Conventional fault interpretation workflows in reflection seismic data is not only time-consuming but also subject to significant human-bias, which is difficult to quantify reliably. In this study, we apply 3D Deep Learning (DL) networks trained on synthetic 3D seismic datasets, to a seismic survey from the Polhem Subplatform, SW Barents Sea for automatic generation of probabilistic fault volumes. The detailed extraction of fault segments from the prediction of DL algorithms enables a multiscale characterization of the seismic fault zone architecture in 3D. These fault zones are affected by the presence of unconformities. Our results indicate that the maximum segment lengths of the faults occur near their upper tips and progressively decrease towards the lower tips.
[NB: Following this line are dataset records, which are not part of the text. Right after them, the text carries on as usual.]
`src/hw/rtl/assert_macros.svh`:
```
// ---------------------------------------------------------------------------
// assertion macros
// concurrent checks that a build can compile out with NO_ASSERTIONS
// ---------------------------------------------------------------------------
`ifndef ASSERT_MACROS_SVH
`define ASSERT_MACROS_SVH

`ifndef NO_ASSERTIONS

// same-cycle implication
`define ASSERT_IMP(label, clk, rst_n, pre, post) \
    label: assert property (@(posedge clk) disable iff (!rst_n) (pre) |-> (post)) \
        else $error("same-cycle check failed");

// next-cycle implication
`define ASSERT_NXT(label, clk, rst_n, pre, post) \
    label: assert property (@(posedge clk) disable iff (!rst_n) (pre) |=> (post)) \
        else $error("next-cycle check failed");

`else

`define ASSERT_IMP(label, clk, rst_n, pre, post)
`define ASSERT_NXT(label, clk, rst_n, pre, post)

`endif

`endif

```
`src/hw/rtl/sacl_pkg.sv`:
```
// ---------------------------------------------------------------------------
// sacl_pkg
// geometry, types and helpers of the set-associative lru cache lookup
// ---------------------------------------------------------------------------
package sacl_pkg;

    localparam int ADDR_BITS    = 16;
    localparam int NUM_WAYS     = 4;
    localparam int NUM_SETS     = 4;

    localparam int ADDR_IN_BITS = 16;
    localparam int WAY_OUT_BITS = 2;
    localparam int CNT_BITS     = 32;
    localparam int COST_BITS    = 16;
    localparam int CFG_IDX_BITS = 2;

    // set count is a power of two: the set is the low address bits
    localparam int SET_BITS  = (NUM_SETS > 1) ? $clog2(NUM_SETS) : 1;
    localparam int TAG_BITS  = ADDR_BITS - SET_BITS;
    localparam int WAY_BITS  = (NUM_WAYS > 1) ? $clog2(NUM_WAYS) : 1;
    localparam int RANK_BITS = WAY_BITS;
    localparam int FILL_BITS = $clog2(NUM_WAYS + 1);

    typedef logic [CFG_IDX_BITS-1:0] cfg_idx_t;
    localparam cfg_idx_t CFG_HIT_COST  = cfg_idx_t'(0);
    localparam cfg_idx_t CFG_MISS_COST = cfg_idx_t'(1);

    typedef logic [TAG_BITS-1:0]  tag_t;
    typedef logic [RANK_BITS-1:0] rank_t;
    typedef logic [FILL_BITS-1:0] fill_t;
    typedef logic [WAY_BITS-1:0]  way_t;
    typedef logic [SET_BITS-1:0]  set_t;
    typedef logic [CNT_BITS-1:0]  cnt_t;
    typedef logic [COST_BITS-1:0] cost_t;

    typedef logic [NUM_WAYS-1:0][TAG_BITS-1:0]  tag_row_t;
    typedef logic [NUM_WAYS-1:0][RANK_BITS-1:0] rank_row_t;

    typedef struct packed {
        logic hit;
        logic fill;
        way_t way;
    } lookup_t;

    function automatic cnt_t sat_add(input cnt_t a, input cnt_t b);
        logic [CNT_BITS:0] s;
        s = {1'b0, a} + {1'b0, b};
        return s[CNT_BITS] ? '1 : s[CNT_BITS-1:0];
    endfunction

endpackage

```
`src/hw/rtl/sacl_if.sv`:
```
// ---------------------------------------------------------------------------
// sacl channel interfaces
// request, response and configuration channels with valid/ready handshake
// ---------------------------------------------------------------------------
interface sacl_req_if import sacl_pkg::*; ();
    logic                    valid;
    logic                    ready;
    logic [ADDR_IN_BITS-1:0] address;

    modport source (output valid, output address, input ready);
    modport sink   (input valid, input address, output ready);
endinterface

interface sacl_rsp_if import sacl_pkg::*; ();
    logic                    valid;
    logic                    ready;
    logic                    hit;
    logic [WAY_OUT_BITS-1:0] way_used;
    cnt_t                    hits_so_far;
    cnt_t                    misses_so_far;
    cnt_t                    latency_total;

    modport source (output valid, output hit, output way_used, output hits_so_far,
                    output misses_so_far, output latency_total, input ready);
    modport sink   (input valid, input hit, input way_used, input hits_so_far,
                    input misses_so_far, input latency_total, output ready);
endinterface

interface sacl_cfg_if import sacl_pkg::*; ();
    logic     valid;
    logic     ready;
    cfg_idx_t index;
    cost_t    data;

    modport source (output valid, output index, output data, input ready);
    modport sink   (input valid, input index, input data, output ready);
endinterface

```
`src/hw/rtl/sacl_way_select.sv`:
```
// ---------------------------------------------------------------------------
// sacl_way_select
// tag match, victim choice and lru rank update for one set
// ---------------------------------------------------------------------------
module sacl_way_select import sacl_pkg::*;
(
    input  tag_row_t  tags,
    input  rank_row_t ranks,
    input  fill_t     filled,
    input  tag_t      tag,
    output lookup_t   lk,
    output rank_row_t ranks_next,
    output fill_t     filled_next
);

    always_comb
    begin
        fill_t n;
        fill_t n_after;
        rank_t old_rank;
        way_t  victim;
        way_t  way;
        logic  found;

        n = (filled > FILL_BITS'(NUM_WAYS)) ? FILL_BITS'(NUM_WAYS) : filled;

        // lowest filled way with a matching tag
        found = 1'b0;
        way   = '0;
        for (int w = 0; w < NUM_WAYS; w++)
        begin
            if (!found && (FILL_BITS'(w) < n) && (tags[w] == tag))
            begin
                found = 1'b1;
                way   = WAY_BITS'(w);
            end
        end

        // oldest way, lowest index on a tie
        victim = '0;
        for (int w = 1; w < NUM_WAYS; w++)
        begin
            if (ranks[w] > ranks[victim])
                victim = WAY_BITS'(w);
        end

        lk.hit  = found;
        lk.fill = 1'b0;
        if (found)
        begin
            old_rank = ranks[way];
            n_after  = filled;
        end
        else if (n < FILL_BITS'(NUM_WAYS))
        begin
            way      = WAY_BITS'(n);
            old_rank = RANK_BITS'(n);
            n_after  = n + 1'b1;
            lk.fill  = 1'b1;
        end
        else
        begin
            way      = victim;
            old_rank = ranks[victim];
            n_after  = filled;
        end
        lk.way = way;

        // ways newer than the touched one age by one
        ranks_next = ranks;
        for (int i = 0; i < NUM_WAYS; i++)
        begin
            if ((FILL_BITS'(i) < n_after) && (WAY_BITS'(i) != way) && (ranks[i] < old_rank))
                ranks_next[i] = RANK_BITS'(ranks[i] + 1'b1);
        end
        ranks_next[way] = '0;
        filled_next     = n_after;
    end

endmodule

```
`src/hw/rtl/set_assoc_lru_cache_lookup.sv`:
```
// ---------------------------------------------------------------------------
// set_assoc_lru_cache_lookup
// 4-way set-associative tag lookup with lru replacement and running totals
// ---------------------------------------------------------------------------
//  channel  dir  payload                                          handshake
//  req      in   address                                          valid/ready
//  rsp      out  hit, way_used, hits/misses_so_far, latency_total  valid/ready
//  cfg      in   index, data (hit_cost, miss_cost)                valid/ready
//
//  one transaction per cycle sustained while rsp is ready; a request passes the
//  input register, then lookup and state update into the result register
//  all ways of the selected set are compared in parallel
//  reset empties every set and clears the totals; costs return to 1 and 100
//  a stalled response holds the request register; cfg is always ready
// ---------------------------------------------------------------------------
`include "assert_macros.svh"

module set_assoc_lru_cache_lookup import sacl_pkg::*;
(
    input  logic        clk,
    input  logic        rst_n,
    sacl_req_if.sink    req,
    sacl_rsp_if.source  rsp,
    sacl_cfg_if.sink    cfg
);

    logic                    stg_valid_reg;
    logic                    stg_valid_next;
    logic [ADDR_IN_BITS-1:0] stg_addr_reg;
    logic                    out_valid_reg;
    logic                    out_valid_next;
    logic                    advance;
    logic                    stg_fire;
    logic                    req_fire;

    tag_row_t  tag_mem   [NUM_SETS];
    rank_row_t rank_reg  [NUM_SETS];
    fill_t     fill_reg  [NUM_SETS];

    cnt_t  hits_reg;
    cnt_t  hits_next;
    cnt_t  misses_reg;
    cnt_t  misses_next;
    cnt_t  lat_reg;
    cnt_t  lat_next;
    cost_t hit_cost_reg;
    cost_t miss_cost_reg;

    logic                    res_hit_reg;
    logic [WAY_OUT_BITS-1:0] res_way_reg;

    logic [ADDR_BITS-1:0] addr_used;
    set_t                 stg_set;
    tag_t                 stg_tag;
    lookup_t              lk;
    rank_row_t            ranks_next;
    fill_t                filled_next;

    assign advance   = !out_valid_reg || rsp.ready;
    assign stg_fire  = stg_valid_reg && advance;
    assign req.ready = !stg_valid_reg || advance;
    assign req_fire  = req.valid && req.ready;
    assign cfg.ready = 1'b1;

    assign addr_used = stg_addr_reg[ADDR_BITS-1:0];
    assign stg_set   = addr_used[SET_BITS-1:0];
    assign stg_tag   = addr_used[ADDR_BITS-1:SET_BITS];

    sacl_way_select u_way_select
    (
        .tags        (tag_mem[stg_set]),
        .ranks       (rank_reg[stg_set]),
        .filled      (fill_reg[stg_set]),
        .tag         (stg_tag),
        .lk          (lk),
        .ranks_next  (ranks_next),
        .filled_next (filled_next)
    );

    always_comb
    begin
        stg_valid_next = stg_valid_reg;
        if (req_fire)
            stg_valid_next = 1'b1;
        else if (stg_fire)
            stg_valid_next = 1'b0;

        out_valid_next = out_valid_reg;
        if (stg_fire)
            out_valid_next = 1'b1;
        else if (rsp.ready)
            out_valid_next = 1'b0;

        hits_next   = sat_add(hits_reg, lk.hit ? cnt_t'(1) : cnt_t'(0));
        misses_next = sat_add(misses_reg, lk.hit ? cnt_t'(0) : cnt_t'(1));
        lat_next    = sat_add(lat_reg, cnt_t'(lk.hit ? hit_cost_reg : miss_cost_reg));
    end

    // control and lookup state
    always_ff @(posedge clk or negedge rst_n)
    begin
        if (!rst_n)
        begin
            stg_valid_reg <= 1'b0;
            out_valid_reg <= 1'b0;
            hits_reg      <= '0;
            misses_reg    <= '0;
            lat_reg       <= '0;
            hit_cost_reg  <= cost_t'(1);
            miss_cost_reg <= cost_t'(100);
            for (int s = 0; s < NUM_SETS; s++)
            begin
                rank_reg[s] <= '0;
                fill_reg[s] <= '0;
            end
        end
        else
        begin
            stg_valid_reg <= stg_valid_next;
            out_valid_reg <= out_valid_next;
            if (stg_fire)
            begin
                hits_reg          <= hits_next;
                misses_reg        <= misses_next;
                lat_reg           <= lat_next;
                rank_reg[stg_set] <= ranks_next;
                fill_reg[stg_set] <= filled_next;
            end
            if (cfg.valid && cfg.ready)
            begin
                case (cfg.index)
                    CFG_HIT_COST:  hit_cost_reg  <= cfg.data;
                    CFG_MISS_COST: miss_cost_reg <= cfg.data;
                    default:       ;
                endcase
            end
        end
    end

    // payload registers and tag store
    always_ff @(posedge clk)
    begin
        if (req_fire)
            stg_addr_reg <= req.address;
        if (stg_fire)
        begin
            res_hit_reg <= lk.hit;
            res_way_reg <= WAY_OUT_BITS'(lk.way);
            if (!lk.hit)
                tag_mem[stg_set][lk.way] <= stg_tag;
        end
    end

    assign rsp.valid         = out_valid_reg;
    assign rsp.hit           = res_hit_reg;
    assign rsp.way_used      = res_way_reg;
    assign rsp.hits_so_far   = hits_reg;
    assign rsp.misses_so_far = misses_reg;
    assign rsp.latency_total = lat_reg;

    // a hit leaves the miss total alone
    `ASSERT_NXT(a_hit_keeps_misses, clk, rst_n, stg_fire && lk.hit,
                misses_reg == $past(misses_reg))
    // a miss leaves its set non-empty
    `ASSERT_NXT(a_miss_fills_set, clk, rst_n, stg_fire && !lk.hit,
                fill_reg[$past(stg_set)] != '0)
    // a hit is only ever on a filled way
    `ASSERT_IMP(a_hit_way_filled, clk, rst_n, stg_fire && lk.hit,
                FILL_BITS'(lk.way) < fill_reg[stg_set])
    // back-pressure only when both registers are full and the sink stalls
    `ASSERT_IMP(a_ready_low_full, clk, rst_n, !req.ready,
                stg_valid_reg && out_valid_reg && !rsp.ready)

endmodule
```
`src/flat_wrapper.sv`:
```
// flat-port wrapper written by rule: the top's interface ports become plain ports
module set_assoc_lru_cache_lookup_flat import sacl_pkg::*;
  (clk, rst_n, req_valid, req_address, req_ready, rsp_valid, rsp_hit, rsp_way_used, rsp_hits_so_far, rsp_misses_so_far, rsp_latency_total, rsp_ready, cfg_valid, cfg_index, cfg_data, cfg_ready);
  sacl_req_if req_i ();
  sacl_rsp_if rsp_i ();
  sacl_cfg_if cfg_i ();
  input  logic clk;
  input  logic rst_n;
  input wire logic [$bits(req_i.valid)-1:0] req_valid;
  input wire logic [$bits(req_i.address)-1:0] req_address;
  output wire logic [$bits(req_i.ready)-1:0] req_ready;
  output wire logic [$bits(rsp_i.valid)-1:0] rsp_valid;
  output wire logic [$bits(rsp_i.hit)-1:0] rsp_hit;
  output wire logic [$bits(rsp_i.way_used)-1:0] rsp_way_used;
  output wire logic [$bits(rsp_i.hits_so_far)-1:0] rsp_hits_so_far;
  output wire logic [$bits(rsp_i.misses_so_far)-1:0] rsp_misses_so_far;
  output wire logic [$bits(rsp_i.latency_total)-1:0] rsp_latency_total;
  input wire logic [$bits(rsp_i.ready)-1:0] rsp_ready;
  input wire logic [$bits(cfg_i.valid)-1:0] cfg_valid;
  input wire logic [$bits(cfg_i.index)-1:0] cfg_index;
  input wire logic [$bits(cfg_i.data)-1:0] cfg_data;
  output wire logic [$bits(cfg_i.ready)-1:0] cfg_ready;
  assign req_i.valid = req_valid;
  assign req_i.address = req_address;
  assign req_ready = req_i.ready;
  assign rsp_valid = rsp_i.valid;
  assign rsp_hit = rsp_i.hit;
  assign rsp_way_used = rsp_i.way_used;
  assign rsp_hits_so_far = rsp_i.hits_so_far;
  assign rsp_misses_so_far = rsp_i.misses_so_far;
  assign rsp_latency_total = rsp_i.latency_total;
  assign rsp_i.ready = rsp_ready;
  assign cfg_i.valid = cfg_valid;
  assign cfg_i.index = cfg_index;
  assign cfg_i.data = cfg_data;
  assign cfg_ready = cfg_i.ready;
  set_assoc_lru_cache_lookup u_core (.clk(clk), .rst_n(rst_n), .req(req_i), .rsp(rsp_i), .cfg(cfg_i));
endmodule
```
Fault zone widths, measured on E–W-oriented scanlines-trending orthogonal to the dominant fault-strike at various depth intervals, generally range between 10–20m. It increases where fault segments either link laterally/vertically or interact with antithetic fault sets with similar strike as that of the dominant westward-dipping fault set. Fault zone widths and throw are greater towards the lower tips of faults. Thus, the DL-based approach utilized in this study enables the extraction of reliable, quantitative insights into the seismic fault zone architecture, while significantly reducing interpretation-based uncertainty.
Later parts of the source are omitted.